> **Exercise prompt**: Print nothing except the lines of the listing below from the line with "after global routing" to the line with "dfrtp_1 | 88 |", each exactly as written, both ends included.

> **Data excerpts**:
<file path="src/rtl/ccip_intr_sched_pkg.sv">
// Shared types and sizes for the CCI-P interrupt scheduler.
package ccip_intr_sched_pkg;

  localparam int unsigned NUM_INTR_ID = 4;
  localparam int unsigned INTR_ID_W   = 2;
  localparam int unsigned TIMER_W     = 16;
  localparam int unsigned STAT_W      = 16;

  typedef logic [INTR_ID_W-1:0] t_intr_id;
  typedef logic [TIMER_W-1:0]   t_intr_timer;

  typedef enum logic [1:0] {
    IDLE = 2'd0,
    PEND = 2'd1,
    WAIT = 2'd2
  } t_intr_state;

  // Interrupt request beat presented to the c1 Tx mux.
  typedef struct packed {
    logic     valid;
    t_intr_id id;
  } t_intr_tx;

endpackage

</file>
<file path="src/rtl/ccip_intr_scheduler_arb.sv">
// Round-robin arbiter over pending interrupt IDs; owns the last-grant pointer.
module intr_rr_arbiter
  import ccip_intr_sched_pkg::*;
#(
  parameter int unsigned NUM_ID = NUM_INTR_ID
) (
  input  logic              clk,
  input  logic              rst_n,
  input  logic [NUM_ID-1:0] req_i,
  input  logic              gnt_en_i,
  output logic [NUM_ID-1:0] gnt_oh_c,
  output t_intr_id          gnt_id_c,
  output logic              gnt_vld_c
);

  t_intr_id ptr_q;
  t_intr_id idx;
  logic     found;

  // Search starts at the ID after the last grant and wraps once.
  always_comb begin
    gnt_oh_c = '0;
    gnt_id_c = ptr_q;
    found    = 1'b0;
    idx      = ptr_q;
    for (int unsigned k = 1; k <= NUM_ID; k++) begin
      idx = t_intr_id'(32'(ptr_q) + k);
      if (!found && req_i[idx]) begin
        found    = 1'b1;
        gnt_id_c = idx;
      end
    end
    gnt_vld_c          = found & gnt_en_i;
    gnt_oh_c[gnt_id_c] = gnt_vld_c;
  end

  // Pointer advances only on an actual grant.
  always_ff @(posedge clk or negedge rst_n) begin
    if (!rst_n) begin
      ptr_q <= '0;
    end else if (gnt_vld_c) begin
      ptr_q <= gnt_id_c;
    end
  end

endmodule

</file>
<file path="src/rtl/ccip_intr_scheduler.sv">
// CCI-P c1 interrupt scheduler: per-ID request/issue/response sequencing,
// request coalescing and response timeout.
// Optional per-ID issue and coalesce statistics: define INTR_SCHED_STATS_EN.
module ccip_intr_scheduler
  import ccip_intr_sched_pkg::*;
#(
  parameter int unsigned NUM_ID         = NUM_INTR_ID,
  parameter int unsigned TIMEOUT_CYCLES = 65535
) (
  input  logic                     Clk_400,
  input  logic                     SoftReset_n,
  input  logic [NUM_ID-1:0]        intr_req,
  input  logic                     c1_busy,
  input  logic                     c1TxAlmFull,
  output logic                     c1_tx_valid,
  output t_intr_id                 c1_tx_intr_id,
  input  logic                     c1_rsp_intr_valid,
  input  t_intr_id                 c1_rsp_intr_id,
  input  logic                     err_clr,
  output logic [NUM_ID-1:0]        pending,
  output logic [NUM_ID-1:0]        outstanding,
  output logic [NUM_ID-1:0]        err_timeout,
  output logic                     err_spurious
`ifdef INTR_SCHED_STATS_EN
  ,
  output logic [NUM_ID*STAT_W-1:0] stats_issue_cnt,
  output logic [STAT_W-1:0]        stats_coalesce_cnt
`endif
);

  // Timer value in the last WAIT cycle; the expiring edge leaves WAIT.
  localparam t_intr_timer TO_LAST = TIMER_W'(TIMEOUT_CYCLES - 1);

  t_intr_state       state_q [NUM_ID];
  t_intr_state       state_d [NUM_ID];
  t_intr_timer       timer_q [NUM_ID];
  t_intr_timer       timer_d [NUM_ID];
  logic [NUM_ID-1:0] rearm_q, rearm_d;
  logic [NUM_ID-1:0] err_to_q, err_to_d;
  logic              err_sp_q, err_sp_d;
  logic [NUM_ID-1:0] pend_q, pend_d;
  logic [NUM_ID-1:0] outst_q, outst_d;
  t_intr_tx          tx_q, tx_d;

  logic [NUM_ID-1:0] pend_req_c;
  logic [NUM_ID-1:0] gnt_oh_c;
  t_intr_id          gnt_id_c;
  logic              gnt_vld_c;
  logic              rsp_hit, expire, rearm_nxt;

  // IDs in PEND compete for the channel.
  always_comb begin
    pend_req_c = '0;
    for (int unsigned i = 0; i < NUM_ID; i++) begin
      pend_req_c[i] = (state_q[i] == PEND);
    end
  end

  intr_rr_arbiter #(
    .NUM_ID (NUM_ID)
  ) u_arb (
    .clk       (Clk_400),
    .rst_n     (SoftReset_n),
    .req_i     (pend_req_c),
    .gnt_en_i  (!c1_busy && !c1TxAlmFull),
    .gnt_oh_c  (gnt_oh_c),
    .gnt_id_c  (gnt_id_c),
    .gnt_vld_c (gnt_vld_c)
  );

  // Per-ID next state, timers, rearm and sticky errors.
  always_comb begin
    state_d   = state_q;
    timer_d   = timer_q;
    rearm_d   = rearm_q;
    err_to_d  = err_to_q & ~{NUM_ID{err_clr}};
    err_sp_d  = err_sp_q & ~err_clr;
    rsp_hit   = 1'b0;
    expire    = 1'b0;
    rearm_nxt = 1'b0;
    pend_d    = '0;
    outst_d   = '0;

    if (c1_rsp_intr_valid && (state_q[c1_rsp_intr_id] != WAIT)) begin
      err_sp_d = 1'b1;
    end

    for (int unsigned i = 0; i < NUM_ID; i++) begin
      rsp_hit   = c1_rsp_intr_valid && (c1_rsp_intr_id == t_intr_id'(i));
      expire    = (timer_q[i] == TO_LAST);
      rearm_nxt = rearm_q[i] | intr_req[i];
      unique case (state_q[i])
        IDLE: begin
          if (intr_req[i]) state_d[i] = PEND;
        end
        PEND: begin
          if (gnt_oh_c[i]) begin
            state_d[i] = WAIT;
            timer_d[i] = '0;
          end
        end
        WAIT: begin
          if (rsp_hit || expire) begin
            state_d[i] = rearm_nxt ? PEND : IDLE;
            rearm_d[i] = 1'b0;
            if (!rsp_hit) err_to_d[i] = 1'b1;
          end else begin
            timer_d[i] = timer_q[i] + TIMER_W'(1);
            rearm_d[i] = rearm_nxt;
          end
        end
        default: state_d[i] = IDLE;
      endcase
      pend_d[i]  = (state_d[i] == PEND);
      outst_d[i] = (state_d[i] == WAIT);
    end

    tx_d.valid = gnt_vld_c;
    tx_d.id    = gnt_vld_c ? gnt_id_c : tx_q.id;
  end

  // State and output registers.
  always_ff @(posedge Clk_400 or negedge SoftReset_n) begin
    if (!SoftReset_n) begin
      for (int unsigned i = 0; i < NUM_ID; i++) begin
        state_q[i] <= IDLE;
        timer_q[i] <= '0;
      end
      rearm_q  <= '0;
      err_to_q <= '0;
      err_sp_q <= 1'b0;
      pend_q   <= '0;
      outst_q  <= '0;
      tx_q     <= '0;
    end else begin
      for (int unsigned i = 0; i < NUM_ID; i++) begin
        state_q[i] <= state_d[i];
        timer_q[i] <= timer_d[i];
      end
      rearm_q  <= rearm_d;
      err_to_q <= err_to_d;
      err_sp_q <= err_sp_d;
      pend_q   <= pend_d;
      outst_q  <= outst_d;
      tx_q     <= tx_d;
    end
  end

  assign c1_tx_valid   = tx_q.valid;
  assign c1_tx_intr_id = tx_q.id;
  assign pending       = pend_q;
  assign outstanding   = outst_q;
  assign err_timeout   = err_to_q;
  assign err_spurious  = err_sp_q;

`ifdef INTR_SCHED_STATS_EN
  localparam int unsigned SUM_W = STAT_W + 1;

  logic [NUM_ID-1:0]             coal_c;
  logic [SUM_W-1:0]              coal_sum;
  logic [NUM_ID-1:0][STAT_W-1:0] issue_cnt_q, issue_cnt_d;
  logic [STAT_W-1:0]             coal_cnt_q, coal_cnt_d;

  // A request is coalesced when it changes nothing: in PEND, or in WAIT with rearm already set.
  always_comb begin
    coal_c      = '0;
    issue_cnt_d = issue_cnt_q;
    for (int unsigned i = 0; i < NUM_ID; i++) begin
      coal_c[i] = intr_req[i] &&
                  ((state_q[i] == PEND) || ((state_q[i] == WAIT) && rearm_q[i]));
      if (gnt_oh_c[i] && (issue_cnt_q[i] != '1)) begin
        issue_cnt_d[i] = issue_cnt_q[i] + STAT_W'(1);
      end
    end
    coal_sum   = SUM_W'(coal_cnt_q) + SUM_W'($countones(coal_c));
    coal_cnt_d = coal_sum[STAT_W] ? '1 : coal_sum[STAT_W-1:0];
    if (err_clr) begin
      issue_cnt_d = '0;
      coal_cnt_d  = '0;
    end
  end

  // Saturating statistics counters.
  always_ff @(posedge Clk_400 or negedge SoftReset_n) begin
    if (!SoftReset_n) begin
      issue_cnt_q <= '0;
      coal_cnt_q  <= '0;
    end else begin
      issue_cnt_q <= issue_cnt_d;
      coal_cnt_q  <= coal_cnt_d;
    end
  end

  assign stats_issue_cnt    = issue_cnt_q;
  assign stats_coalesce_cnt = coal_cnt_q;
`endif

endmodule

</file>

* * *

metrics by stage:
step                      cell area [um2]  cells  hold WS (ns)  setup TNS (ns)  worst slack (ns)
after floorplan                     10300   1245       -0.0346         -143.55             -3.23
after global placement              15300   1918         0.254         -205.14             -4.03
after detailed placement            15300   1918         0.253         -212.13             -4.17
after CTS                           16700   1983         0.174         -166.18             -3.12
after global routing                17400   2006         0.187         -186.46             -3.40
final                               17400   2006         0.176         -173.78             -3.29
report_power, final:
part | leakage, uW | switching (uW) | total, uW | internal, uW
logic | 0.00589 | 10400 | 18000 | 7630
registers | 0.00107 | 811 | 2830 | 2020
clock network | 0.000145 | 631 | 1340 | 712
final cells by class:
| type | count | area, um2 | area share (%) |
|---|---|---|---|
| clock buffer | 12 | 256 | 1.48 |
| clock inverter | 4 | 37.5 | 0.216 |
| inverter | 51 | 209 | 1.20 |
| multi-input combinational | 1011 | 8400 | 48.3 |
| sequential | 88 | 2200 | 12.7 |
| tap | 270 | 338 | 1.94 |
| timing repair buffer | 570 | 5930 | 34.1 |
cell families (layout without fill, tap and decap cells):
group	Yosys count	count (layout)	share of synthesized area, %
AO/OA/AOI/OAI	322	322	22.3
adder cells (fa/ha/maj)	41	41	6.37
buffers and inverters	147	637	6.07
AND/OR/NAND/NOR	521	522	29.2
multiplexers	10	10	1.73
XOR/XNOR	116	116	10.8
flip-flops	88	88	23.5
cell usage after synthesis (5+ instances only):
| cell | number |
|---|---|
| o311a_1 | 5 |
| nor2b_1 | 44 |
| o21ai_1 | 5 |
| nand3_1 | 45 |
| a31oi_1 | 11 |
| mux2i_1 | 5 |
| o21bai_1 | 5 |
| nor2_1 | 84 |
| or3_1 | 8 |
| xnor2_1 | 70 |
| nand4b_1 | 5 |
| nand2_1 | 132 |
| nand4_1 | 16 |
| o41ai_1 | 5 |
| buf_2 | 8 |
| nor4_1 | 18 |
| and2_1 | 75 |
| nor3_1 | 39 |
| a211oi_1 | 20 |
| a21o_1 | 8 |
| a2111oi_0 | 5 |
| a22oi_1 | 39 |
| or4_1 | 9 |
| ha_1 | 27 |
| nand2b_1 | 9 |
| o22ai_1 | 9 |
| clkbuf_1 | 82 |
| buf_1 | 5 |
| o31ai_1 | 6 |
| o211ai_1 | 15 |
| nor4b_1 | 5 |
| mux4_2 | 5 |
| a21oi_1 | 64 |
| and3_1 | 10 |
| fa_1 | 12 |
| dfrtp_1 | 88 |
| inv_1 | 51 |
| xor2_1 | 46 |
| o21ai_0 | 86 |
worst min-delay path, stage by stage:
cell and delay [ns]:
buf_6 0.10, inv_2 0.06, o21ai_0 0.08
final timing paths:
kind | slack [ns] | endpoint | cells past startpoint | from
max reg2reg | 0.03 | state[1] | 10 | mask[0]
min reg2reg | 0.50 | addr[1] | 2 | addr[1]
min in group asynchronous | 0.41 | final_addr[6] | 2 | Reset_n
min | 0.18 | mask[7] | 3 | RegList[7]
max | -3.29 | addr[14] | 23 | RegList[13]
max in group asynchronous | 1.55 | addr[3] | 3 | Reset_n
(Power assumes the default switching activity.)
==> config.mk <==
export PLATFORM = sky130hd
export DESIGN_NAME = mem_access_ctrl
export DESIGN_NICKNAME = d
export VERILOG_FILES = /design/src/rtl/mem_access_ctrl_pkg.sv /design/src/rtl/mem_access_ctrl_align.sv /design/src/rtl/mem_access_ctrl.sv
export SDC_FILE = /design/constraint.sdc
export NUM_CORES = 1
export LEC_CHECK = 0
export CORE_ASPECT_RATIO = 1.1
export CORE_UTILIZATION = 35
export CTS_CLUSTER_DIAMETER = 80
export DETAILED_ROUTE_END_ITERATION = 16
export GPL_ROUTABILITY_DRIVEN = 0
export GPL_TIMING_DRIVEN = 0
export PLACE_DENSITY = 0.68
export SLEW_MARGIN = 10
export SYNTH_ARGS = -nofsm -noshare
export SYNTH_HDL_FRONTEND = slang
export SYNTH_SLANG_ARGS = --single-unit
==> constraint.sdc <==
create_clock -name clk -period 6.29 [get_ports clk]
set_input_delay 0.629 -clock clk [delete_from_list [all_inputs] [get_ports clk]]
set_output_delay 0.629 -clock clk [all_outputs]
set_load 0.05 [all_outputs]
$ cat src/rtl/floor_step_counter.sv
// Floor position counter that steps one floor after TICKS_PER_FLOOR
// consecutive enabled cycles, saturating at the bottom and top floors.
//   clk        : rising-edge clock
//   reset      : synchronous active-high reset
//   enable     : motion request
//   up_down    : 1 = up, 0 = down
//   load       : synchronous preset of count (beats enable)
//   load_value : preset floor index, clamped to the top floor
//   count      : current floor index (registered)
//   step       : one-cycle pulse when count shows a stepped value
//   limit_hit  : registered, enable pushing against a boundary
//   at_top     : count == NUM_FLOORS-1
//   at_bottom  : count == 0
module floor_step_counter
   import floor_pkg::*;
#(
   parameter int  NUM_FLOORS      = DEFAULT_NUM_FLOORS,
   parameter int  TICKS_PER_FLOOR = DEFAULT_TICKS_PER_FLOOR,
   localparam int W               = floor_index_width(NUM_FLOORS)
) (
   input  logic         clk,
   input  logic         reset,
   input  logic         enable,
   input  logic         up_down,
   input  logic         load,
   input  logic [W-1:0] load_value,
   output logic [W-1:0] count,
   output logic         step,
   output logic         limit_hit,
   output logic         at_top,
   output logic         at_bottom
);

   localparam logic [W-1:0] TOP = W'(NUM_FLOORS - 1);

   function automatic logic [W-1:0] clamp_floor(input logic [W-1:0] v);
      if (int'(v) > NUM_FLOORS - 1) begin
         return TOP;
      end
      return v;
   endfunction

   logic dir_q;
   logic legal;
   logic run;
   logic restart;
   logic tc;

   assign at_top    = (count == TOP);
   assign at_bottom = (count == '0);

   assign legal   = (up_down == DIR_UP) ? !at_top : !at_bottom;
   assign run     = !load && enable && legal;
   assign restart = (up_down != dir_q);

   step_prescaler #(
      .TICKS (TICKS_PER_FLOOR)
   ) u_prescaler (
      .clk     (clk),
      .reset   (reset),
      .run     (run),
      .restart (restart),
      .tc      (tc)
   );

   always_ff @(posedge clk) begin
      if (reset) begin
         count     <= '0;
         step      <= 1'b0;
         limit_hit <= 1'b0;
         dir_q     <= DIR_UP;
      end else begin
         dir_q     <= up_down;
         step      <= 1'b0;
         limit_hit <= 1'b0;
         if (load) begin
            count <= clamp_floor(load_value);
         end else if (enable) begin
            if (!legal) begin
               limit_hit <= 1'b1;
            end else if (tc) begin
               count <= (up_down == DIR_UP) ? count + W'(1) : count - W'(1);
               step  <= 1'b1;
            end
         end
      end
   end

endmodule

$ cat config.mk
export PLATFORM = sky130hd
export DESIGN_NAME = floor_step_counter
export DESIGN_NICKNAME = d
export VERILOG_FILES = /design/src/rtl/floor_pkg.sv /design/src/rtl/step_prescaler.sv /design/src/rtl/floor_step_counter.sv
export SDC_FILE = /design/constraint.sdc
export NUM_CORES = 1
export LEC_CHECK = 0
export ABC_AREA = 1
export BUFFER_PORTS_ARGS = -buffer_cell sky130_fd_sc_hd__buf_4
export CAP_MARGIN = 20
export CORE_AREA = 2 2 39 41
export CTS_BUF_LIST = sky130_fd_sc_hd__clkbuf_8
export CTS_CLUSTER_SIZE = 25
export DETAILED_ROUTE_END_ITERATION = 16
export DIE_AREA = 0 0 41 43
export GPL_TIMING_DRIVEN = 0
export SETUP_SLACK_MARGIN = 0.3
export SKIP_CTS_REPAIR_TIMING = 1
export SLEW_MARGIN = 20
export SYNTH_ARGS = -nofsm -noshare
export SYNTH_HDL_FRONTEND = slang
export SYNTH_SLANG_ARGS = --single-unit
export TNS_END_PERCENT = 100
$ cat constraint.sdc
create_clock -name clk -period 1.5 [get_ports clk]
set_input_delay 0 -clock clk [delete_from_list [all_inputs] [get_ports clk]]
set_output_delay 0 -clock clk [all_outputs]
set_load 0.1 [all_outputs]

> **Expected answer**:
after global routing                17400   2006         0.187         -186.46             -3.40
final                               17400   2006         0.176         -173.78             -3.29
report_power, final:
part | leakage, uW | switching (uW) | total, uW | internal, uW
logic | 0.00589 | 10400 | 18000 | 7630
registers | 0.00107 | 811 | 2830 | 2020
clock network | 0.000145 | 631 | 1340 | 712
final cells by class:
| type | count | area, um2 | area share (%) |
|---|---|---|---|
| clock buffer | 12 | 256 | 1.48 |
| clock inverter | 4 | 37.5 | 0.216 |
| inverter | 51 | 209 | 1.20 |
| multi-input combinational | 1011 | 8400 | 48.3 |
| sequential | 88 | 2200 | 12.7 |
| tap | 270 | 338 | 1.94 |
| timing repair buffer | 570 | 5930 | 34.1 |
cell families (layout without fill, tap and decap cells):
group	Yosys count	count (layout)	share of synthesized area, %
AO/OA/AOI/OAI	322	322	22.3
adder cells (fa/ha/maj)	41	41	6.37
buffers and inverters	147	637	6.07
AND/OR/NAND/NOR	521	522	29.2
multiplexers	10	10	1.73
XOR/XNOR	116	116	10.8
flip-flops	88	88	23.5
cell usage after synthesis (5+ instances only):
| cell | number |
|---|---|
| o311a_1 | 5 |
| nor2b_1 | 44 |
| o21ai_1 | 5 |
| nand3_1 | 45 |
| a31oi_1 | 11 |
| mux2i_1 | 5 |
| o21bai_1 | 5 |
| nor2_1 | 84 |
| or3_1 | 8 |
| xnor2_1 | 70 |
| nand4b_1 | 5 |
| nand2_1 | 132 |
| nand4_1 | 16 |
| o41ai_1 | 5 |
| buf_2 | 8 |
| nor4_1 | 18 |
| and2_1 | 75 |
| nor3_1 | 39 |
| a211oi_1 | 20 |
| a21o_1 | 8 |
| a2111oi_0 | 5 |
| a22oi_1 | 39 |
| or4_1 | 9 |
| ha_1 | 27 |
| nand2b_1 | 9 |
| o22ai_1 | 9 |
| clkbuf_1 | 82 |
| buf_1 | 5 |
| o31ai_1 | 6 |
| o211ai_1 | 15 |
| nor4b_1 | 5 |
| mux4_2 | 5 |
| a21oi_1 | 64 |
| and3_1 | 10 |
| fa_1 | 12 |
| dfrtp_1 | 88 |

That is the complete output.